Evaluating the Safety and Efficacy of Humacyte Acellular Tissue-Engineered Vessel in a Real-World Combat Setting: A Retrospective Observational Multicenter Study

Abstract

Introduction: Peripheral vascular trauma occurs as 10% of trauma injuries in combat settings. Its treatment in a combat setting is associated with challenges such as increased risk of infection, increased time to treatment, and lack of availability of medical personnel to perform vascular surgery. Currently, the autologous great saphenous vein or synthetic vessels such as Dacron or Gore-Tex (Teflon) are used to treat peripheral vascular trauma. Unfortunately, these options may neither be available nor advisable because of injury to the native vasculature or the increased risk of infection. Thus, an unmet medical need exists for peripheral vascular trauma among wounded military personnel. An alternative for autologous vein or synthetic vessel grafts mechanically similar to native vasculature and with increased infection resistance compared to synthetic alternatives is needed.

Materials and methods: This multicenter, retrospective, observational study examines the use of the acellular tissue-engineered vessel (ATEV) for the treatment of peripheral vascular trauma in a combat setting in Ukraine. The ATEV is an acellular engineered human artery, manufactured from human vascular cells and then decellularized, generating an off-the-shelf conduit that can be immediately available for treatment of arterial injuries. A 1-year Humanitarian effort spanning from June 2022 to May 2023 treated a total of 19 patients suffering extremity arterial injuries with the ATEV in Ukraine. Retrospective data were collected for efficacy and safety outcomes in 17 of these patients, of whom 14 suffered battlefield injuries including gunshots, blast, and shrapnel-related trauma. The primary objectives were to evaluate the safety and efficacy of the Humacyte ATEVs that were implanted for arterial replacement or reconstruction in patients sustaining vascular trauma, and to determine the 30-day rate of primary ATEV patency. The secondary objectives were to determine the rates of ATEV infection, amputation, mortality, and adverse events of special interest related to the ATEV, to assess ATEV durability, and to determine the 30-day limb salvage, infection free time, and patency of the human acellular vessel regardless of interventions. The hypothesis was that ATEVs would achieve similar patency, infection-free rate, limb salvage, and safety outcomes as current standards of care.
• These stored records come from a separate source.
Background: an optimization exercise with open tools, aiming at small area, a short achievable clock period and few clock cycles per item. Do not read the settings as production practice.
The RTL was checked by simulation tests, not by an equivalence proof against the original design.

==> run M <==
==> flow/design.v <==
package iole_pkg;
  localparam int CAPACITY   = 16;
  localparam int DATA_WIDTH = 32;
  localparam int KIND_W     = 3;
  localparam int POS_W      = 5;
  localparam int STAT_W     = 2;
  localparam int CNT_W      = $clog2(CAPACITY + 1);
  localparam logic [KIND_W-1:0] KIND_PUSH_FRONT = 3'd0;
  localparam logic [KIND_W-1:0] KIND_PUSH_BACK  = 3'd1;
  localparam logic [KIND_W-1:0] KIND_POP_FRONT  = 3'd2;
  localparam logic [KIND_W-1:0] KIND_POP_BACK   = 3'd3;
  localparam logic [KIND_W-1:0] KIND_INSERT_AT  = 3'd4;
  localparam logic [KIND_W-1:0] KIND_REMOVE_AT  = 3'd5;
  localparam logic [KIND_W-1:0] KIND_FIND       = 3'd6;
  localparam logic [STAT_W-1:0] ST_OK    = 2'd0;
  localparam logic [STAT_W-1:0] ST_EMPTY = 2'd1;
  localparam logic [STAT_W-1:0] ST_FULL  = 2'd2;
  localparam logic [STAT_W-1:0] ST_RANGE = 2'd3;
endpackage
module iole_cell (
  input  logic                            clk,
  input  logic                            sp,
  input  logic                            sn,
  input  logic                            ld,
  input  logic [iole_pkg::DATA_WIDTH-1:0] prev_val,
  input  logic [iole_pkg::DATA_WIDTH-1:0] next_val,
  input  logic [iole_pkg::DATA_WIDTH-1:0] load_val,
  input  logic                            live,
  input  logic [iole_pkg::DATA_WIDTH-1:0] key,
  output logic [iole_pkg::DATA_WIDTH-1:0] val_r,
  output logic                            match
);
  logic                            hold;
  logic [iole_pkg::DATA_WIDTH-1:0] val_nxt;
  assign hold    = !(sp || sn || ld);
  assign val_nxt = ({iole_pkg::DATA_WIDTH{hold}} & val_r)
                 | ({iole_pkg::DATA_WIDTH{sp}}   & prev_val)
                 | ({iole_pkg::DATA_WIDTH{sn}}   & next_val)
                 | ({iole_pkg::DATA_WIDTH{ld}}   & load_val);
  always_ff @(posedge clk) begin
    val_r <= val_nxt;
  end
  assign match = live && (val_r == key);
endmodule
module iole_ctrl_pre (
  input  logic [2:0]                      kind,
  input  logic [iole_pkg::POS_W-1:0]      pos,
  output logic [6:0]                      flags,
  output logic [iole_pkg::CAPACITY-1:0]   ge,
  output logic                            le16
);
  localparam int N = iole_pkg::CAPACITY;
  assign flags[0] = (kind == iole_pkg::KIND_PUSH_FRONT);
  assign flags[1] = (kind == iole_pkg::KIND_PUSH_BACK);
  assign flags[2] = (kind == iole_pkg::KIND_INSERT_AT);
  assign flags[3] = (kind == iole_pkg::KIND_POP_FRONT);
  assign flags[4] = (kind == iole_pkg::KIND_POP_BACK);
  assign flags[5] = (kind == iole_pkg::KIND_REMOVE_AT);
  assign flags[6] = (kind == iole_pkg::KIND_FIND);
  for (genvar i = 0; i < N; i++) begin : g_ge
    assign ge[i] = (iole_pkg::POS_W'(i) >= pos);
  end
  assign le16 = (pos <= iole_pkg::POS_W'(N));
endmodule
module iole_ctrl (
  input  logic [6:0]                      flags,
  input  logic [iole_pkg::CAPACITY-1:0]   ge,
  input  logic                            le16,
  input  logic [iole_pkg::CAPACITY-1:0]   live,
  output logic                            ok_ins,
  output logic                            ok_dec,
  output logic                            mv_ins,
  output logic [iole_pkg::CAPACITY-1:0]   g_ins,
  output logic [iole_pkg::CAPACITY-1:0]   g_rem,
  output logic                            is_find,
  output logic [iole_pkg::STAT_W-1:0]     status
);
  localparam int N = iole_pkg::CAPACITY;
  logic is_pf, is_pb, is_in, is_popf, is_popb, is_rm;
  logic empty, full, pos_le_n, pos_lt_n;
  logic [N-1:0] at_cnt;
  logic [N-1:0] at_last;
  assign is_pf   = flags[0];
  assign is_pb   = flags[1];
  assign is_in   = flags[2];
  assign is_popf = flags[3];
  assign is_popb = flags[4];
  assign is_rm   = flags[5];
  assign is_find = flags[6];
  assign empty = !live[0];
  assign full  = live[N-1];
  for (genvar i = 0; i < N; i++) begin : g_at
    if (i == 0) begin : g_first
      assign at_cnt[i] = !live[0];
    end else begin : g_rest
      assign at_cnt[i] = live[i-1] && !live[i];
    end
    if (i == N - 1) begin : g_last
      assign at_last[i] = live[i];
    end else begin : g_inner
      assign at_last[i] = live[i] && !live[i+1];
    end
  end
  assign pos_le_n = full ? le16 : |(at_cnt & ge);
  assign pos_lt_n = |(at_last & ge);
  for (genvar i = 0; i < N; i++) begin : g_g
    assign g_ins[i] = is_pf || (is_pb && !live[i]) || (is_in && ge[i]);
    assign g_rem[i] = is_popf || (is_rm && ge[i]);
  end
  assign mv_ins = (is_pf || is_pb || is_in) && !full;
  always_comb begin
    ok_ins = 1'b0;
    ok_dec = 1'b0;
    status = iole_pkg::ST_OK;
    if (is_pf || is_pb || is_in) begin
      if (is_in && !pos_le_n) begin
        status = iole_pkg::ST_RANGE;
      end else if (full) begin
        status = iole_pkg::ST_FULL;
      end else begin
        ok_ins = 1'b1;
      end
    end
    if (is_popf || is_popb) begin
      if (empty) begin
        status = iole_pkg::ST_EMPTY;
      end else begin
        ok_dec = 1'b1;
      end
    end
    if (is_rm) begin
      if (!pos_lt_n) begin
        status = iole_pkg::ST_RANGE;
      end else begin
        ok_dec = 1'b1;
      end
    end
  end
endmodule
module indexed_ordered_list_engine (
  input  logic           clk,
  input  logic           rst_n,
  input  logic           in_valid,
  output logic           in_ready,
  input  logic [39:0]    in_data,
  output logic           out_valid,
  input  logic           out_ready,
  output logic [77:0]    out_data
);
  localparam int N  = iole_pkg::CAPACITY;
  localparam int W  = iole_pkg::DATA_WIDTH;
  localparam int PW = iole_pkg::POS_W;
  logic [2:0]                  kind;
  logic [PW-1:0]               pos;
  logic [W-1:0]                key;
  assign kind = in_data[39:37];
  assign pos  = in_data[36:32];
  assign key  = in_data[31:0];
  logic                        adv;
  logic [N-1:0]                live;
  logic [W-1:0]                cell_val [N];
  logic                        ok_ins, ok_dec, mv_ins;
  logic [N-1:0]                g_ins, g_rem;
  logic                        is_find;
  logic [iole_pkg::STAT_W-1:0] status;
  logic [N-1:0]                match;
  logic                        r_valid;
  logic [W-1:0]                r_key;
  logic [6:0]                  r_flags;
  logic [N-1:0]                r_ge;
  logic                        r_le16;
  logic [6:0]                  d_flags;
  logic [N-1:0]                d_ge;
  logic                        d_le16;
  logic                        exec;
  logic                        e_valid;
  logic [iole_pkg::STAT_W-1:0] e_status;
  logic                        e_find;
  logic [N-1:0]                e_match;
  logic                        o_valid;
  logic [77:0]                 o_data;
  assign adv       = out_ready;
  assign in_ready  = adv;
  assign exec      = r_valid && adv;
  assign out_valid = o_valid;
  assign out_data  = o_data;
  iole_ctrl_pre u_pre (
    .kind     (kind),
    .pos      (pos),
    .flags    (d_flags),
    .ge       (d_ge),
    .le16     (d_le16)
  );
  always_ff @(posedge clk) begin
    if (!rst_n) begin
      r_valid <= 1'b0;
    end else if (adv) begin
      r_valid <= in_valid;
    end
  end
  always_ff @(posedge clk) begin
    if (adv) begin
      r_key   <= key;
      r_flags <= d_flags;
      r_ge    <= d_ge;
      r_le16  <= d_le16;
    end
  end
  iole_ctrl u_ctrl (
    .flags    (r_flags),
    .ge       (r_ge),
    .le16     (r_le16),
    .live     (live),
    .ok_ins   (ok_ins),
    .ok_dec   (ok_dec),
    .mv_ins   (mv_ins),
    .g_ins    (g_ins),
    .g_rem    (g_rem),
    .is_find  (is_find),
    .status   (status)
  );
  for (genvar i = 0; i < N; i++) begin : g_cell
    logic [W-1:0] prev_v;
    logic [W-1:0] next_v;
    logic         sp, sn, ld;
    if (i == 0) begin : g_first
      assign prev_v = r_key;
      assign sp     = 1'b0;
      assign ld     = exec && mv_ins && g_ins[0];
    end else begin : g_mid
      assign prev_v = cell_val[i-1];
      assign sp     = exec && mv_ins && g_ins[i-1];
      assign ld     = exec && mv_ins && g_ins[i] && !g_ins[i-1];
    end
    if (i == N - 1) begin : g_end
      assign next_v = cell_val[i];
    end else begin : g_inner
      assign next_v = cell_val[i+1];
    end
    assign sn = exec && g_rem[i];
    iole_cell u_cell (
      .clk      (clk),
      .sp       (sp),
      .sn       (sn),
      .ld       (ld),
      .prev_val (prev_v),
      .next_val (next_v),
      .load_val (r_key),
      .live     (live[i]),
      .key      (r_key),
      .val_r    (cell_val[i]),
      .match    (match[i])
    );
  end
  always_ff @(posedge clk) begin
    if (!rst_n) begin
      live    <= '0;
      e_valid <= 1'b0;
    end else begin
      if (exec) begin
        if (ok_ins) begin
          live <= {live[N-2:0], 1'b1};
        end else if (ok_dec) begin
          live <= {1'b0, live[N-1:1]};
        end
      end
      if (adv) begin
        e_valid <= r_valid;
      end
    end
  end
  always_ff @(posedge clk) begin
    if (adv) begin
      e_status <= status;
      e_find   <= is_find;
      e_match  <= match & {N{is_find}};
    end
  end
  logic [N-1:0]    first;
  logic [N-1:0]    below;
  logic [PW-1:0]   hit_idx;
  logic [PW-1:0]   cnt;
  logic [W-1:0]    back_v;
  logic            hit;
  always_comb begin
    below = '0;
    for (int i = 1; i < N; i++) begin
      below[i] = below[i-1] | e_match[i-1];
    end
    first = e_match & ~below;
    hit   = |e_match;
  end
  always_comb begin
    hit_idx = '0;
    cnt     = '0;
    back_v  = '0;
    for (int i = 0; i < N; i++) begin
      if (first[i]) begin
        hit_idx = hit_idx | PW'(i);
      end
      if (live[i] && ((i == N - 1) || !live[(i + 1) % N])) begin
        cnt    = cnt | PW'(i + 1);
        back_v = back_v | cell_val[i];
      end
    end
  end
  always_ff @(posedge clk) begin
    if (!rst_n) begin
      o_valid <= 1'b0;
    end else if (adv) begin
      o_valid <= e_valid;
    end
  end
  always_ff @(posedge clk) begin
    if (adv) begin
      o_data <= {e_status,
                 hit,
                 e_find ? (hit ? hit_idx : cnt) : PW'(0),
                 cell_val[0] & {W{live[0]}},
                 back_v,
                 cnt,
                 !live[0]};
    end
  end
endmodule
Results: After up to 18 total months of data collection in 17 subjects, ATEVs patency was 87.1% (95% CI, 42.5-97.8) up to 18 months. The infection-free rate for the ATEV conduits was 100%. Limb salvage and survival rates were also 100% up to 18 months. Overall, ATEV grafts were well tolerated, with no instances of immunological rejection. In two subjects, the ATEV was abandoned: in one case because of thrombosis, and in the other because of damage to the ATEV caused by remaining shrapnel.

Conclusions: ATEV functioned as intended in the treatment of acute and combat-related vascular injuries. Conduit infection rate and amputations of the treated limbs were zero. Patency rates were acceptable, and losses of patency did not lead to loss of the treated limb. This study characterizes the first of its kind, cell-derived biologic engineered artery for use in civilian and military personnel who are injured during combat.